Un futuro in cui l'intelligenza artificiale potrebbe generare malware in grado di minacciare infrastrutture critiche è una prospettiva preoccupante. Tuttavia, secondo l'azienda specializzata in cybersecurity industriale Dragos, quel giorno non è ancora arrivato. Il caso di ZionSiphon, un presunto malware progettato per sabotare le infrastrutture idriche israeliane, sarebbe solo un 'hype' privo di reale pericolosità.
Un malware 'rotto' e pieno di errori
ZionSiphon era stato inizialmente identificato da Darktrace, un'azienda di cybersecurity che utilizza l'IA, come un codice malevolo in grado di scansionare internet alla ricerca di indirizzi IP legati a impianti di trattamento e desalinizzazione delle acque in Israele. L'obiettivo dichiarato era quello di compromettere questi sistemi per manipolare i livelli di cloro e avvelenare le forniture idriche. Nel codice binario del malware erano presenti riferimenti a componenti del settore idrico israeliano e messaggi politici, come "In supporto ai nostri fratelli in Iran, Palestina e Yemen contro l'aggressione sionista".
Tuttavia, secondo Jimmy Wyles, analista capo di Dragos, ZionSiphon non rappresenta alcuna minaccia concreta. Il codice, infatti, è difettoso e dimostra una scarsa conoscenza dei sistemi di controllo industriale (ICS) e delle procedure operative degli impianti idrici israeliani. Wyles ha sottolineato che il malware contiene numerosi errori logici e assunzioni errate, rendendolo inutilizzabile.

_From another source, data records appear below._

<file path="config.mk">
export PLATFORM = sky130hd
export DESIGN_NAME = store_align
export DESIGN_NICKNAME = d
export VERILOG_FILES = /design/src/mem_map_pkg.sv /design/src/cpu_mem_pkg.sv /design/src/store_align.sv
export SDC_FILE = /design/constraint.sdc
export NUM_CORES = 1
export LEC_CHECK = 0
export BUFFER_PORTS_ARGS = -buffer_cell sky130_fd_sc_hd__buf_2
export CORE_ASPECT_RATIO = 0.75
export CORE_MARGIN = 3
export CORE_UTILIZATION = 21
export DETAILED_ROUTE_END_ITERATION = 7
export MAX_ROUTING_LAYER = met4
export PLACE_DENSITY = 0.83
export SLEW_MARGIN = 40
export SYNTH_ARGS = -nofsm -noshare
export SYNTH_HDL_FRONTEND = slang
export SYNTH_SLANG_ARGS = --single-unit
export TNS_END_PERCENT = 100
</file>
<file path="constraint.sdc">
create_clock -name vclk -period 1.17
set_clock_uncertainty 0.15 [all_clocks]
set_input_delay 0.0585 -clock vclk [all_inputs]
set_output_delay 0.0585 -clock vclk [all_outputs]
set_load 0.02 [all_outputs]
</file>
<file path="src/mem_map_pkg.sv">
`default_nettype none

package mem_map_pkg;

	// Top address nibble selects the region.
	typedef enum logic [3:0] {
		reg_dmem = 4'b0001,
		reg_imem = 4'b0010,
		reg_both = 4'b0011, // Stores hit both RAMs and loads read dmem.
		reg_bios = 4'b0100,
		reg_io   = 4'b1000
	} region_t;

	localparam int dmem_words = 1024;
	localparam int imem_words = 1024;
	localparam int word_idx_w = $clog2((dmem_words > imem_words) ? dmem_words : imem_words);

	localparam int bios_words = 16;
	localparam int bios_idx_w = $clog2(bios_words);

	// Byte offsets inside the I/O region.
	localparam logic [27:0] io_cycle_ofs = 28'h10;
	localparam logic [27:0] io_instr_ofs = 28'h14;
	localparam logic [27:0] io_clear_ofs = 28'h18;

	typedef union packed {
		struct packed {
			region_t     region;
			logic [27:0] offset;
		} map;
		struct packed {
			logic [1:0]  unused;
			logic [27:0] word;
			logic [1:0]  byte_ofs;
		} mem;
	} mem_addr_u;

endpackage

`default_nettype wire
</file>
<file path="src/cpu_mem_pkg.sv">
`default_nettype none

package cpu_mem_pkg;

	import mem_map_pkg::*;

	// Load/store funct3.
	typedef enum logic [2:0] {
		w_byte   = 3'b000,
		w_half   = 3'b001,
		w_word   = 3'b010,
		w_byte_u = 3'b100,
		w_half_u = 3'b101
	} mem_width_t;

	// None must stay zero, so reset gives a zero load.
	typedef enum logic [1:0] {
		src_none = 2'd0,
		src_dmem = 2'd1,
		src_bios = 2'd2,
		src_io   = 2'd3
	} load_src_t;

	typedef struct packed {
		logic        load;
		logic        store;
		mem_addr_u   addr;
		mem_width_t  width;
		logic [31:0] wdata;
		logic [31:0] pc; // PC of the store instruction.
	} mem_req_t;

	typedef struct packed {
		load_src_t  src;
		mem_width_t width;
		logic [1:0] byte_ofs;
	} wb_ctl_t;

endpackage

`default_nettype wire

</file>
<file path="src/store_align.sv">
`default_nettype none

module store_align
	import cpu_mem_pkg::*;
(
	input  wire mem_req_t req,
	output logic [3:0]    byte_mask,
	output logic [31:0]   wdata
);

	logic [3:0] base_mask;
	logic [1:0] ofs;

	assign ofs = req.addr.mem.byte_ofs;

	// Replicate the low lanes so any offset finds its data.
	always_comb begin
		case (req.width)
			w_byte, w_byte_u: begin
				base_mask = 4'b0001;
				wdata     = {4{req.wdata[7:0]}};
			end
			w_half, w_half_u: begin
				base_mask = 4'b0011;
				wdata     = {2{req.wdata[15:0]}};
			end
			default: begin
				base_mask = 4'b1111;
				wdata     = req.wdata;
			end
		endcase
	end

	always_comb begin
		byte_mask = 4'b0000;
		if (req.store)
			byte_mask = base_mask << ofs;
	end

endmodule

`default_nettype wire

</file>
==> flow_metrics.tcl <==
set metrics [dict create \
    clock.fmax_mhz 892 \
    drtAntennaViolNets 0 \
    place_ws_ns -0.0950 \
    synth-compound-area-share 0.130 \
    cpPeakStageDelay_ns 0.35 \
    yosys-top-cells-area "mux2_2 (36%), mux2i_1 (16%), buf_4 (14%)" \
    multi_input_area_um2 405 \
    synth_fp_nets 162 \
    met1_usage 0.128 \
    synth_area_leader_cell "mux2_2" \
    initial_core_util 0.234 \
    holdWs_ns 0.231 \
    syn_inst 61 \
    stdcell_area_um2 847 \
    arrival_ns 0.91 \
    cp_top_family "multiplexers" \
    seq_area_um2 0 \
    hpwl_um 1560 \
    synth_xor_area_frac 0 \
    die_w_um 62.4 \
    final_common_cell "buf_2" \
    ys_types 13 \
    coreArea_mm2 0.00214 \
    rsz0062_at_grt "false" \
    finalSetupViolCount 0 \
    grtUsageMet3 0.0138 \
    global_route.usage.met2 0.207 \
    power_leakage_uw 0.000481 \
    io-pin-count 137 \
    gp_congestion 0.704 \
    power_density_mw_per_mm2 503 \
    fin_util 0.396 \
    core.rowCount 14 \
    grt_use_total 0.106 \
    first_pass_iters 2 \
    port-buffer-count 73 \
    worstPathRequired_ns 0.96 \
    wirelength_um 1760 \
    worstMarginPinSlew_ns 0.177 \
    fin_crit_ns 1.12 \
    busiest_layer "met2" \
    tns_ns 0 \
    max-slew-margin-rel 0.882 \
    yosys.area_share.simple 0.160 \
    seq_cells 0 \
    vdd_drop_max_mv 0.175 \
    synth_fa_ha_area_frac 0 \
    grt_pass1_vias 618 \
    crit_path_start_kind "input port" \
    syn_area_per_cell_um2 8.20 \
    dieArea_mm2 0.00301 \
    overflow 0 \
    layout_common_cells "buf_2 (72), mux2_2 (16), nand2_1 (9), mux2i_1 (8), o21ai_1 (8)" \
    cp-end-kind "output port" \
    crit_fanout 19 \
    crit_buf_inv 2 \
    fillers 250 \
    clockBufferCount 0 \
    ctsHoldBuffers 0 \
    drt_iter0_drc 10 \
    hp-class "input port to output port" \
    area.growth.synth_to_final_pct 69.2 \
    status "complete, no violations" \
    cp_cell_sequence "buf_6, nor2_8, mux2_2, buf_2" \
    vias_per_cell 4.28 \
    syn_area_um2 500 \
    drc 0 \
    seq_area_frac_synth 0 \
    crit_type "input port to output port" \
    synth_top_family_by_area "multiplexers" \
    drive_gt1_frac 0.754 \
    fin_ws_ns 0.0490 \
    wl_per_cell_um 11.1 \
    placed_cell_area_um2 841 \
    final_nets 229 \
    slew_violations 0 \
    grt_max_degree 20 \
    antennaDiodeCount 0 \
    yosysWarnings 0 \
    dieHeight_um 48.3 \
    synth_top_cell_area_share 0.360 \
    finalCritPeriodShare 0.958 \
    num_vias 677 \
    grt_antenna_before_repair 0 \
    crit_slowest_cell "mux2_2" \
    hold_viol 0 \
    muxShareOfSynthArea 0.520 \
    maxCapViolCount 0 \
    grt_pass1_wl_um 2550 \
]
layout make-up:
class | instances | area share
Multi-Input combinational cell | 49 | 0.479
Timing Repair Buffer | 77 | 0.474
Tap cell | 32 | 0.0473
repair_timing:
item / in CTS / in global routing
setup buffers: 0 / 0
setup endpoints to repair: 16 / 8
pin swaps: 1 / 1
cloned: 0 / 0
resized for setup: 1 / 1
power breakdown:
group	internal (µW)	total (µW)	switching, µW	leakage (µW)
clock	0	0	0	0
sequential	0	0	0	0
combinational	186	426	240	0.000481
cell usage after synthesis:
cell     number
nand2_1       9
o21ai_1       8
nor3_1        1
nor3b_1       2
and3_1        1
o21a_1        2
mux2_2       16
buf_4         9
a211o_2       1
nor2_8        1
buf_2         1
mux2i_1       8
buf_6         2
final timing paths:
path | from | endpoint | slack (ns) | depth (start not counted)
worst max-delay path | req[65] | wdata[9] | 0.05 | 4
worst min-delay path | req[38] | wdata[6] | 0.23 | 2
logic make-up (layout without fill, tap and decap cells):
family / after synthesis / count (layout)
AND/OR/NAND/NOR: 14 / 14
AO/OA/AOI/OAI: 11 / 11
multiplexers: 24 / 24
buffers and inverters: 12 / 77
metrics by stage:
step	power (µW)	cells
floorplan	274	61
global placement	424	158
detailed placement	428	158
CTS	430	158
global route	461	158
finish	426	158
layer usage:
layer / part of all wire / vias up
met2: 0.49 / 41
li1: - / 342
met4: 0 / 0
met3: 0.092 / 0
met5: 0 / -
met1: 0.42 / 294
Note: power is estimated with default switching activity, not from simulation.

L'IA dietro un codice malfunzionante
Gli sviluppatori di ZionSiphon avrebbero utilizzato l'IA per generare gran parte del codice, portando a allucinazioni e imprecisioni. Ad esempio, i nomi dei processi Windows e dei percorsi delle directory progettati per identificare gli impianti di desalinizzazione contenevano riferimenti fittizi e probabilmente generati da modelli linguistici. Anche i file di configurazione che avrebbero dovuto manipolare i livelli di cloro si sono rivelati falsi e inutilizzabili.
Darktrace ha confermato che il campione di malware testato era disfunzionale, citando errori nella configurazione delle funzioni di targeting geografico. Tuttavia, anche se fosse stato correttamente configurato, ZionSiphon sarebbe rimasto inoffensivo a causa dei gravi difetti nel resto del codice. Problemi simili sono stati riscontrati anche nelle capacità di infezione tramite USB e nell'autodistruzione del malware.
Un falso allarme che solleva interrogativi sulla sicurezza industriale
Dragos ha scelto di non divulgare ulteriori dettagli tecnici sui difetti di ZionSiphon, affermando di non voler "aiutare gli avversari a migliorare i loro malware". Questo episodio mette in luce un dibattito in corso tra gli esperti di cybersecurity: quanto peso dare alle minacce emergenti, come il malware generato dall'IA, rispetto alle tecniche consolidate utilizzate da gruppi di hacker stranieri?
Gli ambienti di tecnologia operativa (OT) – che controllano macchinari in settori come l'acqua, l'energia e l'industria – presentano sfide uniche rispetto ai sistemi informatici tradizionali. Questo rende difficile sia per i difensori che per gli attaccanti sviluppare exploit efficaci senza una conoscenza specifica del settore. Secondo Dragos, esistono meno di 10 campioni di malware pubblicamente noti in grado di minacciare i sistemi di controllo industriale. ZionSiphon, chiaramente, non rientra tra questi.